WORK REQUIRED:
Copy the entries exactly, through the "set_input_delay 0.54 -clock" line.

RECORD SET START

<file path="config.mk">
export PLATFORM = sky130hd
export DESIGN_NAME = xdma_write_burst_framer
export DESIGN_NICKNAME = d
export VERILOG_FILES = /design/src/rtl/xdma_write_burst_framer.sv
export SDC_FILE = /design/constraint.sdc
export NUM_CORES = 1
export LEC_CHECK = 0
export CAP_MARGIN = 10
export CORE_UTILIZATION = 55
export DETAILED_ROUTE_END_ITERATION = 16
export PLACE_DENSITY = 0.8
export SETUP_SLACK_MARGIN = 0.02
export SYNTH_ARGS = -nofsm -noshare
export SYNTH_HDL_FRONTEND = slang
export SYNTH_SLANG_ARGS = --single-unit
</file>
<file path="constraint.sdc">
create_clock -name clk_i -period 5.4 [get_ports clk_i]
set_input_delay 0.54 -clock clk_i [delete_from_list [all_inputs] [get_ports clk_i]]
set_output_delay 0.54 -clock clk_i [all_outputs]
set_load 0.03 [all_outputs]
</file>
<file path="src/rtl/xdma_write_burst_framer.sv">
// Splits one write task into bursts bounded by MAX_BURST_BEATS and 4 KiB pages,
// tagging each beat with its burst address and a last flag.
// Optional: XDMA_WRITE_FRAMER_OUT_REG_EN inserts a two-entry spill register on the output.
module xdma_write_burst_framer #(
  parameter type         data_t          = logic,
  parameter type         addr_t          = logic,
  parameter int unsigned LEN_WIDTH       = 32,
  parameter int unsigned MAX_BURST_BEATS = 256,
  parameter int unsigned BEAT_BYTES      = $bits(data_t) / 8
) (
  input  logic                 clk_i,
  input  logic                 rst_ni,
  input  addr_t                task_addr_i,
  input  logic [LEN_WIDTH-1:0] task_len_i,
  input  logic                 task_valid_i,
  output logic                 task_ready_o,
  input  data_t                inp_data_i,
  input  logic                 inp_valid_i,
  output logic                 inp_ready_o,
  output addr_t                oup_addr_o,
  output data_t                oup_data_o,
  output logic                 oup_last_o,
  output logic                 oup_valid_o,
  input  logic                 oup_ready_i,
  output logic                 busy_o
);

  localparam int unsigned AW         = $bits(addr_t);
  localparam int unsigned BEAT_SHIFT = (BEAT_BYTES > 1) ? $clog2(BEAT_BYTES) : 0;
  localparam int unsigned LW1        = LEN_WIDTH + 1;
  // Comparison width must hold both the length and a full page of beats (4096).
  localparam int unsigned CW         = (LW1 > 13) ? LW1 : 13;
  localparam int unsigned AXW        = (AW > 13) ? AW : 13;

  typedef enum logic {IDLE, BURST} state_e;

  state_e               state_q, state_d;
  addr_t                cur_addr_q, cur_addr_d;
  logic [LEN_WIDTH-1:0] remaining_q, remaining_d;
  logic [LW1-1:0]       beat_cnt_q, beat_cnt_d;

  addr_t                task_addr_al;
  logic [11:0]          page_off;
  logic [CW-1:0]        page_room;
  logic [CW-1:0]        len_min;
  logic [LW1-1:0]       burst_len;
  logic [12:0]          byte_step;
  logic [AXW-1:0]       addr_sum;
  addr_t                next_addr;
  logic                 last_beat;
  logic                 in_burst;
  logic                 fr_valid;
  logic                 fr_ready;
  logic                 fire;

  assign task_addr_al = (task_addr_i >> BEAT_SHIFT) << BEAT_SHIFT;

  // Burst length is the tightest of: beats left, burst cap, beats to the page end.
  always_comb begin
    page_off  = 12'(cur_addr_q);
    page_room = CW'((13'd4096 - {1'b0, page_off}) >> BEAT_SHIFT);
    len_min   = CW'(remaining_q);
    if (CW'(MAX_BURST_BEATS) < len_min) len_min = CW'(MAX_BURST_BEATS);
    if (page_room < len_min)            len_min = page_room;
  end

  assign burst_len = LW1'(len_min);
  assign byte_step = 13'(burst_len) << BEAT_SHIFT;
  assign addr_sum  = AXW'(cur_addr_q) + AXW'(byte_step);
  assign next_addr = AW'(addr_sum);
  assign last_beat = (beat_cnt_q == (burst_len - LW1'(1)));

  assign in_burst  = (state_q == BURST);
  assign fr_valid  = in_burst & inp_valid_i;
  assign fire      = fr_valid & fr_ready;

  always_comb begin
    // NOTE: every output of this block gets a default first, so no path can infer a latch.
    state_d      = state_q;
    cur_addr_d   = cur_addr_q;
    remaining_d  = remaining_q;
    beat_cnt_d   = beat_cnt_q;
    task_ready_o = 1'b0;
    case (state_q)
      IDLE: begin
        task_ready_o = 1'b1;
        // A zero-length task is consumed here without leaving IDLE.
        if (task_valid_i && (task_len_i != '0)) begin
          state_d     = BURST;
          cur_addr_d  = task_addr_al;
          remaining_d = task_len_i;
          beat_cnt_d  = '0;
        end
      end
      BURST: begin
        if (fire) begin
          if (last_beat) begin
            cur_addr_d  = next_addr;
            remaining_d = remaining_q - LEN_WIDTH'(burst_len);
            beat_cnt_d  = '0;
            if (remaining_q == LEN_WIDTH'(burst_len)) state_d = IDLE;
          end else begin
            beat_cnt_d = beat_cnt_q + LW1'(1);
          end
        end
      end
    endcase
  end

  always_ff @(posedge clk_i or negedge rst_ni) begin
    // NOTE: non-blocking assignments keep all register updates independent of statement order.
    if (!rst_ni) begin
      state_q     <= IDLE;
      cur_addr_q  <= '0;
      remaining_q <= '0;
      beat_cnt_q  <= '0;
    end else begin
      state_q     <= state_d;
      cur_addr_q  <= cur_addr_d;
      remaining_q <= remaining_d;
      beat_cnt_q  <= beat_cnt_d;
    end
  end

`ifdef XDMA_WRITE_FRAMER_OUT_REG_EN
  // Two-entry spill register: A takes new beats, B catches A when the sink stalls.
  logic  a_full_q, b_full_q;
  addr_t a_addr_q, b_addr_q;
  data_t a_data_q, b_data_q;
  logic  a_last_q, b_last_q;
  logic  a_fill, a_drain, b_fill, b_drain;
  logic  sel_last;

  assign fr_ready = ~a_full_q | ~b_full_q;
  assign a_fill   = fire;
  assign a_drain  = a_full_q & ~b_full_q;
  assign b_fill   = a_drain & ~oup_ready_i;
  assign b_drain  = b_full_q & oup_ready_i;

  always_ff @(posedge clk_i or negedge rst_ni) begin
    // NOTE: payload registers are reset as well so the outputs read 0 during reset.
    if (!rst_ni) begin
      a_full_q <= 1'b0;
      b_full_q <= 1'b0;
      a_addr_q <= '0;
      a_data_q <= '0;
      a_last_q <= 1'b0;
      b_addr_q <= '0;
      b_data_q <= '0;
      b_last_q <= 1'b0;
    end else begin
      a_full_q <= a_fill | (a_full_q & ~a_drain);
      b_full_q <= b_fill | (b_full_q & ~b_drain);
      if (a_fill) begin
        a_addr_q <= cur_addr_q;
        a_data_q <= inp_data_i;
        a_last_q <= last_beat;
      end
      if (b_fill) begin
        b_addr_q <= a_addr_q;
        b_data_q <= a_data_q;
        b_last_q <= a_last_q;
      end
    end
  end

  assign sel_last    = b_full_q ? b_last_q : a_last_q;
  assign oup_valid_o = a_full_q | b_full_q;
  assign oup_addr_o  = b_full_q ? b_addr_q : a_addr_q;
  assign oup_data_o  = b_full_q ? b_data_q : a_data_q;
  assign oup_last_o  = oup_valid_o & sel_last;
  assign inp_ready_o = in_burst & fr_ready;
  assign busy_o      = in_burst | a_full_q | b_full_q;
`else
  assign fr_ready    = oup_ready_i;
  assign oup_valid_o = fr_valid;
  assign oup_addr_o  = cur_addr_q;
  assign oup_data_o  = inp_data_i;
  assign oup_last_o  = in_burst & last_beat;
  assign inp_ready_o = in_burst & oup_ready_i;
  assign busy_o      = in_burst;
`endif

endmodule

</file>
==> impl_metrics.py <==
metrics = {
    "global_routing": {
        "grt_max_degree": 68,
        "antenna_found_initial": 0,
        "grt_remaining_overflow": 0,
        "grt_usage": 0.337,
        "grt_pass1_wl_um": 33000,
        "grt_pass1_vias": 6590,
    },
    "clocking": {
        "cts_tree": "yes",
        "clockBufferDepth": 2,
        "clock_sinks": 67,
        "hold_buffers": 0,
        "clkLatencyLatePin_ns": 0.36,
        "path_clk_slew_ns": 0.07,
        "clockRootBuffer": "clkbuf_16",
        "htree_levels": 3,
        "cts_buffers": 9,
    },
    "layout": {
        "fin_util": 0.780,
        "area_growth_pct": 38.1,
        "fin_nets": 980,
        "antenna_cells": 0,
        "drive_above_1_share": 0.322,
    },
    "power": {
        "ir_drop_mv": 0.418,
        "p_leak_uw": 0.00373,
        "swShare": 0.459,
        "power.density_nw_per_um2": 485,
        "power_frac_comb": 0.657,
        "total_power_uw": 4340,
        "pwr-share-seq": 0.196,
        "switching_power_uw": 1990,
        "intPower_uw": 2350,
        "power_frac_clock": 0.147,
    },
    "synth": {
        "synth_ff_type": "dfrtp_1",
        "yosys.cell_count.top_type": "nor2_1",
        "ys.warnings.count": 0,
        "synthArstFlopShare": 1.00,
        "synth_top_area_frac": 0.259,
        "synth_seq_area_share": 0.259,
        "synth_area_um2": 6480,
        "avgSynthCellArea_um2": 8.62,
        "synth_cell_types": 84,
        "netlist_top_cells_count": "nor2_1 (70), dfrtp_1 (67), nand2_1 (67)",
        "ys_ff_latch": 67,
        "synth_area_leaders": "dfrtp_1 (26%), ha_1 (8.7%), xnor2_1 (5.0%)",
        "synth_edf_count": 0,
        "synthCells": 752,
        "synth_top_area_cell": "dfrtp_1",
    },
    "detailed_routing": {
        "totalWireLength_um": 24400,
        "remaining_drc_errors": 0,
        "top_layer": "met4",
        "wl_per_cell_um": 23.4,
        "ant_nets": 0,
        "wl_met3_um": 2190,
        "m1WireLength_um": 9370,
        "dr.first_iter.drc_count": 944,
        "viasPerCell": 6.82,
        "vias": 7110,
        "first_pass_iters": 7,
        "route.met2.wl_um": 11400,
    },
    "place": {
        "dp_hpwl_um": 14400,
        "routabilityCongestion": 0.944,
        "port_buffers": 43,
    },
    "worst_hold_path": {
        "worstHoldPathType": "in2async",
    },
    "run": {
        "cap_violations": 0,
    },
    "outcome": {
        "violations": "negative setup slack",
        "outcome": "finished with violations",
    },
    "critical_path": {
        "worstPathRequired_ns": 4.86,
        "setup.worst_path.start_class": "flip-flop",
        "reg2regPathDepth": 24,
        "critical_path_class": "reg2out",
        "worst_setup_path_end_kind": "output port",
        "r2r_setup_slack_ns": -0.31,
        "cp_max_fo": 6,
        "reg2reg_from": "remaining_q[20]",
        "cp.arrival_ns": 5.31,
        "r2r-end": "remaining_q[3]",
    },
    "sta": {
        "rsz0062_at_grt": "yes",
        "timing.slew.headroom": 0.390,
        "tightest_slew_ns": 0.916,
        "fin_crit_sh": 1.08,
        "clock_skew_ns": 0.0124,
        "fin_crit_ns": 5.85,
        "setup_violations": 64,
        "fin_ws_ns": -0.449,
        "hold_violations": 0,
        "fmax_mhz": 171,
        "slew_viol_final": 0,
    },
    "floorplanning": {
        "num_rows": 39,
        "die_w_um": 111,
        "initial_utilization": 0.565,
        "ioPinCount": 46,
        "core_area_um2": 11500,
        "die-area_um2": 12200,
        "die_h_um": 111,
    },
}
-- placed cells by master (no fill, tap or decap), types with 20 or more instances in the layout --
master,netlist,layout
buf_4,2,77
dfrtp_1,67,61
nand2_1,67,59
nor2_1,70,46
clkdlybuf4s50_1,0,41
xnor2_1,37,34
ha_1,45,34
nand3_1,33,32
a21oi_1,44,32
mux2_4,20,25
inv_1,27,24
nor2_4,0,22
conb_1,1,22
o21ai_0,27,21
nor3_1,24,20
-- power groups by stage --
stage / combinational, uW / clock, uW / sequential (uW)
2_1_floorplan: 1700 / 0 / 775
3_3_place_gp: 2170 / 0 / 812
3_5_place_dp: 2260 / 0 / 822
4_1_cts: 2410 / 633 / 827
5_1_grt: 3020 / 656 / 860
6_report: 2850 / 638 / 848
-- per-stage QoR --
stage          instances  TNS (ns)  setup WS, ns  area [um^2]  hold WS [ns]
3_3_place_gp         974   -0.0450       -0.0450         7400         0.528
5_1_grt             1043    -28.67        -0.598         8950         0.479
6_report            1043    -14.25        -0.449         8950         0.384
4_1_cts             1013         0        0.0118         8100         0.430
3_5_place_dp         974     -6.90        -0.280         7400         0.530
2_1_floorplan        773         0        0.0219         6620         0.244
-- routing by layer --
metal	vias to the layer above	track usage
met5	-	0
met4	0	0.154
met3	145	0.0642
met2	514	0.557
met1	3381	0.425
li1	3070	-
-- worst max path at each step --
stage                    start         endpoint  depth (start not counted)
2_1_floorplan  remaining_q[19]  remaining_q[30]                         24
3_3_place_gp   remaining_q[28]  remaining_q[30]                         24
3_5_place_dp   remaining_q[28]  remaining_q[30]                         24
4_1_cts        remaining_q[20]       oup_last_o                         20
5_1_grt        remaining_q[20]  remaining_q[30]                         23
6_report       remaining_q[20]       oup_last_o                         20
-- repair_timing --
| action | CTS | global route |
|---|---|---|
| gates cloned | 0 | 7 |
| pin swaps | 30 | 65 |
| resized for setup | 45 | 126 |
| setup buffers | 23 | 23 |
| endpoints found under the hold margin | 0 | 0 |
| setup endpoints to repair | 59 | 64 |
-- cells by family after synthesis --
| family | synth area share |
|---|---|
| simple gates | 0.240 |
| mux | 0.0998 |
| fa+ha+maj | 0.0900 |
| compound gates | 0.190 |
| flops | 0.259 |
| xor+xnor | 0.0743 |
| buf+inv | 0.0469 |
| other cells | 0.000579 |
-- worst max-delay path: stages (launching register included) --
cell,delay (ns)
dfrtp_2,0.45
nor4_4,0.42
buf_4,0.21
nand4_4,0.13
nor3_4,0.26
nand2_2,0.10
ha_4,0.22
and4_4,0.17
a221o_2,0.46
a21oi_4,0.23
nor2_4,0.07
a21oi_4,0.24
ha_4,0.28
buf_6,0.13
nand3_4,0.08
or3_1,0.34
a22o_1,0.26
a211oi_2,0.26
nor4b_4,0.29
and2_4,0.20
buf_6,0.13
-- final cells by class --
type | instances | area, um^2
clock buffers | 9 | 225
multi-input cells | 646 | 5320
well taps | 143 | 179
flip-flops and latches | 67 | 1680
fillers | 667 | 2520
repair buffers | 141 | 1340
inverters | 30 | 120
clock inverters | 7 | 81.3
-- state kept, by name, summed over array words and instances (netlist names) --
| signal | count |
|---|---|
| busy_o | 1 |
| beat_cnt_q | 33 |
| remaining_q | 32 |
| oup_addr_o | 1 |
Note: power is estimated with default switching activity, not from simulation.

RECORD SET END

ANSWER AREA:
<file path="config.mk">
export PLATFORM = sky130hd
export DESIGN_NAME = xdma_write_burst_framer
export DESIGN_NICKNAME = d
export VERILOG_FILES = /design/src/rtl/xdma_write_burst_framer.sv
export SDC_FILE = /design/constraint.sdc
export NUM_CORES = 1
export LEC_CHECK = 0
export CAP_MARGIN = 10
export CORE_UTILIZATION = 55
export DETAILED_ROUTE_END_ITERATION = 16
export PLACE_DENSITY = 0.8
export SETUP_SLACK_MARGIN = 0.02
export SYNTH_ARGS = -nofsm -noshare
export SYNTH_HDL_FRONTEND = slang
export SYNTH_SLANG_ARGS = --single-unit
</file>
<file path="constraint.sdc">
create_clock -name clk_i -period 5.4 [get_ports clk_i]
set_input_delay 0.54 -clock clk_i [delete_from_list [all_inputs] [get_ports clk_i]]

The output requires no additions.